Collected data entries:
———

**config.mk**
```make
export PLATFORM = sky130hd
export DESIGN_NAME = murmurhash2_stream_top
export DESIGN_NICKNAME = d
export VERILOG_FILES = /design/src/rtl/mh2_pkg.sv /design/src/rtl/murmurhash2_stream_top.sv /design/src/rtl/mh2_fifo.sv /design/src/rtl/mh2_front.sv /design/src/rtl/mh2_back.sv
export SDC_FILE = /design/constraint.sdc
export NUM_CORES = 2
export LEC_CHECK = 0
export ABC_CLOCK_PERIOD_IN_PS = 14900
export BUFFER_PORTS_ARGS = -buffer_cell sky130_fd_sc_hd__buf_2
export CELL_PAD_IN_SITES_DETAIL_PLACEMENT = 1
export CELL_PAD_IN_SITES_GLOBAL_PLACEMENT = 1
export CORE_ASPECT_RATIO = 0.9
export CORE_UTILIZATION = 50
export DETAILED_ROUTE_END_ITERATION = 8
export PLACE_DENSITY = 0.75
export SYNTH_ARGS = -nofsm -noshare
export SYNTH_HDL_FRONTEND = slang
export SYNTH_HIERARCHICAL = 1
export SYNTH_SLANG_ARGS = --single-unit
```
**constraint.sdc**
```tcl
create_clock -name i_clk -period 14.9 [get_ports i_clk]
set_input_delay 0.745 -clock i_clk [delete_from_list [all_inputs] [get_ports i_clk]]
set_output_delay 0.745 -clock i_clk [all_outputs]
set_load 0.005 [all_outputs]
```
`src/rtl/assert_macros.svh`:
```
// Assertion macros shared by the RTL files.
`ifndef ASSERT_MACROS_SVH
`define ASSERT_MACROS_SVH
// Concurrent implication checked on the rising clock edge outside reset.
`define ASSERT_IMPL(label, clk, rst_n, ante, cons) \
  label: assert property (@(posedge clk) disable iff (!rst_n) (ante) |-> (cons)) \
    else $error("assertion failed");
// Next-cycle implication checked on the rising clock edge outside reset.
`define ASSERT_NEXT(label, clk, rst_n, ante, cons) \
  label: assert property (@(posedge clk) disable iff (!rst_n) (ante) |=> (cons)) \
    else $error("assertion failed");
`endif

```
`src/rtl/v4mu_divsqrt.sv`:
```
// Shared radix-2 unit: restoring unsigned division or floor square root.
`default_nettype none
`include "assert_macros.svh"
module v4mu_divsqrt #(
  parameter int unsigned W = 64
) (
  input  wire logic         clk_i,
  input  wire logic         rst_ni,
  input  wire logic         start_i,
  input  wire logic         sqrt_i,
  input  wire logic [W-1:0] num_i,
  input  wire logic [W-1:0] den_i,
  output logic              busy_o,
  output logic              done_o,
  output logic [W-1:0]      res_o
);
  localparam int unsigned CntW = $clog2(W + 1);

  logic [W-1:0]    num_q, num_d, res_q, res_d, den_q;
  logic [W+1:0]    rem_q, rem_d;
  logic [CntW-1:0] cnt_q, cnt_d;
  logic            busy_q, busy_d, done_q, done_d, sqrt_q;
  logic [W+1:0]    trial, shifted;

  // Division shifts in one numerator bit per step; square root shifts in two.
  always_comb begin
    if (sqrt_q) begin
      shifted = {rem_q[W-1:0], num_q[W-1 -: 2]};
      trial   = {res_q, 2'b01};
    end else begin
      shifted = {rem_q[W:0], num_q[W-1]};
      trial   = {2'b00, den_q};
    end
    num_d  = sqrt_q ? (num_q << 2) : (num_q << 1);
    busy_d = busy_q;
    done_d = 1'b0;
    cnt_d  = cnt_q;
    rem_d  = rem_q;
    res_d  = res_q;
    if (start_i && !busy_q) begin
      busy_d = 1'b1;
      cnt_d  = sqrt_i ? CntW'(W / 2) : CntW'(W);
      rem_d  = '0;
      res_d  = '0;
      num_d  = num_i;
    end else if (busy_q) begin
      if (shifted >= trial) begin
        rem_d = shifted - trial;
        res_d = {res_q[W-2:0], 1'b1};
      end else begin
        rem_d = shifted;
        res_d = {res_q[W-2:0], 1'b0};
      end
      cnt_d = cnt_q - 1'b1;
      if (cnt_q == CntW'(1)) begin
        busy_d = 1'b0;
        done_d = 1'b1;
      end
    end
  end

  always_ff @(posedge clk_i or negedge rst_ni) begin
    if (!rst_ni) begin
      busy_q <= 1'b0;
      done_q <= 1'b0;
      cnt_q  <= '0;
    end else begin
      busy_q <= busy_d;
      done_q <= done_d;
      cnt_q  <= cnt_d;
    end
  end

  always_ff @(posedge clk_i) begin
    num_q <= num_d;
    rem_q <= rem_d;
    res_q <= res_d;
    if (start_i && !busy_q) begin
      den_q  <= den_i;
      sqrt_q <= sqrt_i;
    end
  end

  assign busy_o = busy_q;
  assign done_o = done_q;
  assign res_o  = res_q;

  `ASSERT_NEXT(a_done_after_busy, clk_i, rst_ni, done_q, !busy_q)
  `ASSERT_IMPL(a_cnt_live, clk_i, rst_ni, busy_q, cnt_q != '0)
endmodule
`default_nettype wire

```
[src/hdl/mips_subset_single_cycle_core_macros.svh]
// Assertion macros shared by the core RTL.
// Used by mips_subset_single_cycle_core; expects a clock named clk and reset rst.
`ifndef MIPS_SUBSET_SINGLE_CYCLE_CORE_MACROS_SVH
`define MIPS_SUBSET_SINGLE_CYCLE_CORE_MACROS_SVH

// same-cycle implication
`define MSCC_ASSERT_IMP(lbl, ante, cons, msg) \
  lbl: assert property (@(posedge clk) disable iff (rst) (ante) |-> (cons)) \
    else $error(msg);

// next-cycle implication
`define MSCC_ASSERT_NEXT(lbl, ante, cons, msg) \
  lbl: assert property (@(posedge clk) disable iff (rst) (ante) |=> (cons)) \
    else $error(msg);

`endif

[src/hdl/mscc_pkg.sv]
// Shared types and constants for the MIPS subset core.
// No dependencies; imported by mscc_if, mscc_alu and the core.
`default_nettype none

package mscc_pkg;

  localparam int unsigned MSCC_DATA_MEM_BYTES = 4096;
  localparam int unsigned REG_COUNT = 32;
  localparam int unsigned REG_IDX_W = 5;
  localparam int unsigned WORD_W = 32;

  localparam logic [WORD_W-1:0] HALT_WORD = 32'hFFFF_FFFF;

  typedef enum logic [1:0] {
    CMD_EXEC    = 2'd0,
    CMD_PRELOAD = 2'd1,
    CMD_READ    = 2'd2,
    CMD_NONE    = 2'd3
  } cmd_t;

  localparam logic [5:0] OP_RTYPE = 6'd0;
  localparam logic [5:0] OP_J     = 6'd2;
  localparam logic [5:0] OP_BEQ   = 6'd4;
  localparam logic [5:0] OP_ADDIU = 6'd9;
  localparam logic [5:0] OP_LW    = 6'd35;
  localparam logic [5:0] OP_SW    = 6'd43;

  localparam logic [2:0] ALU_ADDU = 3'd1;
  localparam logic [2:0] ALU_SUBU = 3'd3;
  localparam logic [2:0] ALU_AND  = 3'd4;
  localparam logic [2:0] ALU_OR   = 3'd5;
  localparam logic [2:0] ALU_NOR  = 3'd7;

endpackage

`default_nettype wire

[src/hdl/mscc_alu.sv]
// R-type ALU of the MIPS subset core, op selected by funct bits 2..0.
// Depends on mscc_pkg for the op codes.
`default_nettype none

module mscc_alu import mscc_pkg::*; (
  input  wire logic [2:0]        sel,
  input  wire logic [WORD_W-1:0] a,
  input  wire logic [WORD_W-1:0] b,
  output      logic [WORD_W-1:0] y
);

  always_comb begin
    unique case (sel)
      ALU_ADDU: y = a + b;
      ALU_SUBU: y = a - b;
      ALU_AND:  y = a & b;
      ALU_OR:   y = a | b;
      ALU_NOR:  y = ~(a | b);
      default:  y = '0;
    endcase
  end

endmodule

`default_nettype wire
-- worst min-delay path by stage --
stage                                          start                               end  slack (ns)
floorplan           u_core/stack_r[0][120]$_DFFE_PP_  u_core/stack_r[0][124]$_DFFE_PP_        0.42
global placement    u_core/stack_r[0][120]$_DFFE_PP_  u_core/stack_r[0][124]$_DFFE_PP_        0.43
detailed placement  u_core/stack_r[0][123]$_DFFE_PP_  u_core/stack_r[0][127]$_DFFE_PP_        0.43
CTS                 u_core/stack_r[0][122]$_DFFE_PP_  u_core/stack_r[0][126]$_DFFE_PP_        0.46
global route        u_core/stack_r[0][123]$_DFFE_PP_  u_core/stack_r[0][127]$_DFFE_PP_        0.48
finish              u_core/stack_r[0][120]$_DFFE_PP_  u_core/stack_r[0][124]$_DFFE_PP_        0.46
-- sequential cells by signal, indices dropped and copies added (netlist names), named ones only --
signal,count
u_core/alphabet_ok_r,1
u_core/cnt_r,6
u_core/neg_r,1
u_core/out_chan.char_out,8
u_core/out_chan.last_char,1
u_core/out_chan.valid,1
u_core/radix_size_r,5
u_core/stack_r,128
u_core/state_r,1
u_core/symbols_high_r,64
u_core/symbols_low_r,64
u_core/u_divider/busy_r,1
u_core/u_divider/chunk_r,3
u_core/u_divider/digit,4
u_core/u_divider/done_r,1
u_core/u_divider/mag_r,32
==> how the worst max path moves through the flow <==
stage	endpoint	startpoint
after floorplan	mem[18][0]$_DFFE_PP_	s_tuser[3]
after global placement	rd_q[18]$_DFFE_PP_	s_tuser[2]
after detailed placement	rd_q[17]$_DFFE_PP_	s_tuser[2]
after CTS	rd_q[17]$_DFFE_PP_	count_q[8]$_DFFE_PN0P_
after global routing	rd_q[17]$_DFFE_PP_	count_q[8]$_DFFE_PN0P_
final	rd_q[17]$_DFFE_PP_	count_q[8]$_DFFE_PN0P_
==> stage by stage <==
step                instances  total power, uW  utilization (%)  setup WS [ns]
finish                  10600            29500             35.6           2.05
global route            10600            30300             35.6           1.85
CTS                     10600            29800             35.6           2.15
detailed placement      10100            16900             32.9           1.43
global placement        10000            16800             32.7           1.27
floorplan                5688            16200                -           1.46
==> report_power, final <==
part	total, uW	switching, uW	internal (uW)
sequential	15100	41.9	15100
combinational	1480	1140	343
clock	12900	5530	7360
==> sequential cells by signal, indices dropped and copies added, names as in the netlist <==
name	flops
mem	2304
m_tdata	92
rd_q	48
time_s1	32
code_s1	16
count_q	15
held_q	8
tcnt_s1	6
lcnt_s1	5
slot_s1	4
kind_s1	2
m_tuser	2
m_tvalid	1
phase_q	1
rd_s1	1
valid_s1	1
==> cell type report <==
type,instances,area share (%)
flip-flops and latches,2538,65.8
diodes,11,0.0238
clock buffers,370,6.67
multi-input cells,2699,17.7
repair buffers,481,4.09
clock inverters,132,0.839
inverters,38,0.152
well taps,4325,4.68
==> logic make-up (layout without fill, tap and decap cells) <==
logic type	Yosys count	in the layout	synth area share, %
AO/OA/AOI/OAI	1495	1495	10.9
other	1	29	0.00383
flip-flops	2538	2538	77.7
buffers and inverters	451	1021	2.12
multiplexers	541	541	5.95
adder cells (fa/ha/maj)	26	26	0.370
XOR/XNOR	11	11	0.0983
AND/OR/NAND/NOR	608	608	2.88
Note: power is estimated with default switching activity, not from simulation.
--- src/rtl/pwm_pkg.sv ---
// pwm_pkg: shared constants, register indexes and the control word of the
// perspective warp mapper pipeline. No dependencies.
`default_nettype none

package pwm_pkg;

   // coefficient registers
   localparam int REG_BITS  = 48;
   localparam int NUM_REGS  = 8;
   localparam int IDX_BITS  = 3;
   localparam int ADDR_BITS = 6;
   localparam int DATA_BITS = 64;

   // register indexes
   localparam logic [IDX_BITS-1:0] IDX_M00 = 3'd0;
   localparam logic [IDX_BITS-1:0] IDX_M01 = 3'd1;
   localparam logic [IDX_BITS-1:0] IDX_M02 = 3'd2;
   localparam logic [IDX_BITS-1:0] IDX_M10 = 3'd3;
   localparam logic [IDX_BITS-1:0] IDX_M11 = 3'd4;
   localparam logic [IDX_BITS-1:0] IDX_M12 = 3'd5;
   localparam logic [IDX_BITS-1:0] IDX_M20 = 3'd6;
   localparam logic [IDX_BITS-1:0] IDX_M21 = 3'd7;

   // quotient and result
   localparam int QUO_BITS = 15;
   localparam int OUT_BITS = 16;
   localparam int NUM_CELLS = QUO_BITS + 1;
   localparam logic signed [OUT_BITS-1:0] OUT_MAX = 16'sh7fff;
   localparam logic signed [OUT_BITS-1:0] OUT_MIN = 16'sh8000;

   // control word handed from cell to cell
   typedef struct packed {
      logic valid;
      logic bad;
      logic neg_u;
      logic neg_v;
      logic sat_u;
      logic sat_v;
   } ctl_type;

endpackage

`default_nettype wire

--- src/rtl/pwm_div_cell.sv ---
// pwm_div_cell: one quotient bit of the u/w and v/w restoring division;
// the top cell only checks for saturation. Depends on pwm_pkg.
`default_nettype none

module pwm_div_cell #(
   parameter int SUM_W = 63,
   parameter int BIT   = 15
) (
   input  wire                               clock,
   input  wire                               reset,
   input  wire                               adv,
   input  wire  pwm_pkg::ctl_type            ctl_i,
   input  wire  [SUM_W-1:0]                  den_i,
   input  wire  [SUM_W-1:0]                  rem_u_i,
   input  wire  [SUM_W-1:0]                  rem_v_i,
   input  wire  [pwm_pkg::QUO_BITS-1:0]      q_u_i,
   input  wire  [pwm_pkg::QUO_BITS-1:0]      q_v_i,
   output pwm_pkg::ctl_type                  ctl_o,
   output logic [SUM_W-1:0]                  den_o,
   output logic [SUM_W-1:0]                  rem_u_o,
   output logic [SUM_W-1:0]                  rem_v_o,
   output logic [pwm_pkg::QUO_BITS-1:0]      q_u_o,
   output logic [pwm_pkg::QUO_BITS-1:0]      q_v_o
);

   localparam int DW = SUM_W + pwm_pkg::QUO_BITS;

   logic [DW-1:0]    dsh;
   logic             ge_u, ge_v;
   pwm_pkg::ctl_type ctl_ff, ctl_in;
   logic [SUM_W-1:0] den_ff, rem_u_ff, rem_u_in, rem_v_ff, rem_v_in;
   logic [pwm_pkg::QUO_BITS-1:0] q_u_ff, q_u_in, q_v_ff, q_v_in;

   // trial divisor shifted to this bit
   assign dsh  = DW'(den_i) << BIT;
   assign ge_u = DW'(rem_u_i) >= dsh;
   assign ge_v = DW'(rem_v_i) >= dsh;

   generate
      if (BIT == pwm_pkg::QUO_BITS) begin : g_sat
         // saturation check, nothing subtracted
         always_comb begin
            ctl_in       = ctl_i;
            ctl_in.sat_u = ge_u;
            ctl_in.sat_v = ge_v;
            rem_u_in     = rem_u_i;
            rem_v_in     = rem_v_i;
            q_u_in       = q_u_i;
            q_v_in       = q_v_i;
         end
      end else begin : g_bit
         // restoring step
         always_comb begin
            ctl_in   = ctl_i;
            rem_u_in = rem_u_i;
            rem_v_in = rem_v_i;
            q_u_in   = q_u_i;
            q_v_in   = q_v_i;
            if (!ctl_i.sat_u && ge_u) begin
               rem_u_in  = rem_u_i - dsh[SUM_W-1:0];
               q_u_in[BIT] = 1'b1;
            end
            if (!ctl_i.sat_v && ge_v) begin
               rem_v_in  = rem_v_i - dsh[SUM_W-1:0];
               q_v_in[BIT] = 1'b1;
            end
         end
      end
   endgenerate

   always_ff @(posedge clock) begin
      if (reset) begin
         ctl_ff <= '0;
      end else if (adv) begin
         ctl_ff <= ctl_in;
      end
   end

   always_ff @(posedge clock) begin
      if (adv) begin
         den_ff   <= den_i;
         rem_u_ff <= rem_u_in;
         rem_v_ff <= rem_v_in;
         q_u_ff   <= q_u_in;
         q_v_ff   <= q_v_in;
      end
   end

   assign ctl_o   = ctl_ff;
   assign den_o   = den_ff;
   assign rem_u_o = rem_u_ff;
   assign rem_v_o = rem_v_ff;
   assign q_u_o   = q_u_ff;
   assign q_v_o   = q_v_ff;

endmodule

`default_nettype wire
<file path="config.mk">
export PLATFORM = sky130hd
export DESIGN_NAME = max_heap_table
export DESIGN_NICKNAME = d
export VERILOG_FILES = /design/src/design/mht_pkg.sv /design/src/design/max_heap_table.sv /design/src/design/mht_store.sv
export SDC_FILE = /design/constraint.sdc
export NUM_CORES = 2
export LEC_CHECK = 0
export ABC_AREA = 1
export CORE_ASPECT_RATIO = 0.6
export CORE_MARGIN = 2
export CORE_UTILIZATION = 35
export CTS_CLUSTER_DIAMETER = 60
export DETAILED_ROUTE_END_ITERATION = 10
export DONT_BUFFER_PORTS = 1
export PLACE_DENSITY = 0.54
export SLEW_MARGIN = 0
export SYNTH_ARGS = -nofsm -noshare
export SYNTH_HDL_FRONTEND = slang
export SYNTH_SLANG_ARGS = --single-unit
export TNS_END_PERCENT = 10
</file>
<file path="constraint.sdc">
create_clock -name aclk -period 4.6 [get_ports aclk]
set_clock_uncertainty 0.15 [all_clocks]
set_input_delay 0.46 -clock aclk [delete_from_list [all_inputs] [get_ports aclk]]
set_output_delay 0.46 -clock aclk [all_outputs]
set_load 0.05 [all_outputs]
</file>
==> src/hdl/ssb_ram.sv <==
// Generic single-port-write, single-port-read RAM with a registered read.
module ssb_ram #(
  parameter int unsigned DATA_W = 8,
  parameter int unsigned DEPTH  = 32,
  localparam int unsigned ADDR_W = (DEPTH > 1) ? $clog2(DEPTH) : 1
) (
  input  logic              clk_i,
  input  logic              we_i,
  input  logic [ADDR_W-1:0] waddr_i,
  input  logic [DATA_W-1:0] wdata_i,
  input  logic              re_i,
  input  logic [ADDR_W-1:0] raddr_i,
  output logic [DATA_W-1:0] rdata_o
);

  logic [DATA_W-1:0] mem_q [DEPTH];
  logic [DATA_W-1:0] rdata_q;

  always_ff @(posedge clk_i) begin
    if (we_i) begin
      mem_q[waddr_i] <= wdata_i;
    end
    if (re_i) begin
      rdata_q <= mem_q[raddr_i];
    end
  end

  assign rdata_o = rdata_q;

endmodule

———

▶ **Task**
Filter on the word "layout": copy each matching line from the entries above.

▶ **Result**
==> logic make-up (layout without fill, tap and decap cells) <==
logic type	Yosys count	in the layout	synth area share, %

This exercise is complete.